Saved data entries:
================================
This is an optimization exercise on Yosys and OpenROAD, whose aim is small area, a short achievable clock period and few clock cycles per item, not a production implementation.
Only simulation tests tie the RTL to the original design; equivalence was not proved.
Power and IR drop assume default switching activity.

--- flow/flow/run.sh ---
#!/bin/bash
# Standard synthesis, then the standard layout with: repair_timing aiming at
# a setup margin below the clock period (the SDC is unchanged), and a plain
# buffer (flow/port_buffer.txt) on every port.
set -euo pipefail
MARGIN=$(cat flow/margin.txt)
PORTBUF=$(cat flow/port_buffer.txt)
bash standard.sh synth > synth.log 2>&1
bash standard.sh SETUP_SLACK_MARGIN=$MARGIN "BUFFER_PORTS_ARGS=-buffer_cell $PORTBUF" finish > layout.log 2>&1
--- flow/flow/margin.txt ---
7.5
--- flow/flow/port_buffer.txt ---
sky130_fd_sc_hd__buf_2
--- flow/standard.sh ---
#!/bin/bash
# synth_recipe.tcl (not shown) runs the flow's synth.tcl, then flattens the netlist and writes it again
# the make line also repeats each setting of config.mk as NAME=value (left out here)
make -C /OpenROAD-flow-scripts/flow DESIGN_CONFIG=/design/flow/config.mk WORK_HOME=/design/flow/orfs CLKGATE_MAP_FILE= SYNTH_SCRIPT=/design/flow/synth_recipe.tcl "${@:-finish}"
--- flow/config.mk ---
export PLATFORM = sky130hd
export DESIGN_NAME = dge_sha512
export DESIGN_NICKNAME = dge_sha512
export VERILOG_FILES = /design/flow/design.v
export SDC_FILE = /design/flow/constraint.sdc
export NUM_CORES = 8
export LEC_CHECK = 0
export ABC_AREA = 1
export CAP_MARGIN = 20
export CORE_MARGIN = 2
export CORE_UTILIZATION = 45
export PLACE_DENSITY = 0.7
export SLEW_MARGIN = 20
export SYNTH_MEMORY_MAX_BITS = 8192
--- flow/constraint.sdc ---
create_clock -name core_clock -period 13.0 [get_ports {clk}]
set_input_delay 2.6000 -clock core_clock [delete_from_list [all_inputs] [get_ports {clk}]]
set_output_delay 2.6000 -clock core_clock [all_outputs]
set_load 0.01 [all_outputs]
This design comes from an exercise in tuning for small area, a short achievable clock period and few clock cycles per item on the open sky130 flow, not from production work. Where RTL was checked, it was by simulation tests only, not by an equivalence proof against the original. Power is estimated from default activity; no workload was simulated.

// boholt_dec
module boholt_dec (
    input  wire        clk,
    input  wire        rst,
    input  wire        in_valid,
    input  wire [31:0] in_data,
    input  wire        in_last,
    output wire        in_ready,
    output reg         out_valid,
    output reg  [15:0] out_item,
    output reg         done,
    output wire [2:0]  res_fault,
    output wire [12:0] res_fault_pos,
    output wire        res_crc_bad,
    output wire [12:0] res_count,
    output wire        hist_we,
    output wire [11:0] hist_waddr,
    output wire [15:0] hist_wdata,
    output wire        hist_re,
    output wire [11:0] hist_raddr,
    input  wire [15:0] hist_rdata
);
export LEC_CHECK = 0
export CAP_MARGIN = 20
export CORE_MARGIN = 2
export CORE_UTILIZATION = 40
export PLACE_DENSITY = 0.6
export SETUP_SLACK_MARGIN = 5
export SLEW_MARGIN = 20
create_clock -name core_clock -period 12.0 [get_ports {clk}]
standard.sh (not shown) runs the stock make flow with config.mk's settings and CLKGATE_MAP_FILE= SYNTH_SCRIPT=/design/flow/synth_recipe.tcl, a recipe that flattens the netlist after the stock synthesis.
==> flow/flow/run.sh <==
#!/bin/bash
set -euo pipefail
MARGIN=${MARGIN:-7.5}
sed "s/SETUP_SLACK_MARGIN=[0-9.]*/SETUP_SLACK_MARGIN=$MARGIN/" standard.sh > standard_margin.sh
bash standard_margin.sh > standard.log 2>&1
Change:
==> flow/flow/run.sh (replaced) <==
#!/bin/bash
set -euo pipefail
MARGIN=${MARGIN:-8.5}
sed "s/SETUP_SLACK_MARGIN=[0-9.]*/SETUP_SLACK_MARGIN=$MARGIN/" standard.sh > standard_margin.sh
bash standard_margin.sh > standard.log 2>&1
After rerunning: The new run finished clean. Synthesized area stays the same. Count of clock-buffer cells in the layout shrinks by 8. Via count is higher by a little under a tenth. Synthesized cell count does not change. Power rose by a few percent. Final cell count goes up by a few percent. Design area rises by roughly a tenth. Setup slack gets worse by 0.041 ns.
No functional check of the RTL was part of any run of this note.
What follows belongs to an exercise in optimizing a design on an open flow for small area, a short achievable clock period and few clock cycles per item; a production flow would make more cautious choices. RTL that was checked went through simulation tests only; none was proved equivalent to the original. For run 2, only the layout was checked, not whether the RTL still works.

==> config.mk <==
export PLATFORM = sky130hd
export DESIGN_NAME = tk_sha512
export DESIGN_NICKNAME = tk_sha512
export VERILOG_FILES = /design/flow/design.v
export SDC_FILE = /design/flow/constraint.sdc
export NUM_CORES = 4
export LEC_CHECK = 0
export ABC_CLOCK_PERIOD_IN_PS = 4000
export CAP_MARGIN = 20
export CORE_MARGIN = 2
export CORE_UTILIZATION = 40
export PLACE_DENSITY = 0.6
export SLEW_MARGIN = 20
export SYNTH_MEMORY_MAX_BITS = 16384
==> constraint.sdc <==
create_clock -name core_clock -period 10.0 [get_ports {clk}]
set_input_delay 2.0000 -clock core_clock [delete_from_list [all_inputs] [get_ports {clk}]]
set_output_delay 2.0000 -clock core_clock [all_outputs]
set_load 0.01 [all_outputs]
================================
__What is expected__: What is the number of lines in these records that contain "cycles"? Reply with the number only.

__Response to this exercise__: 3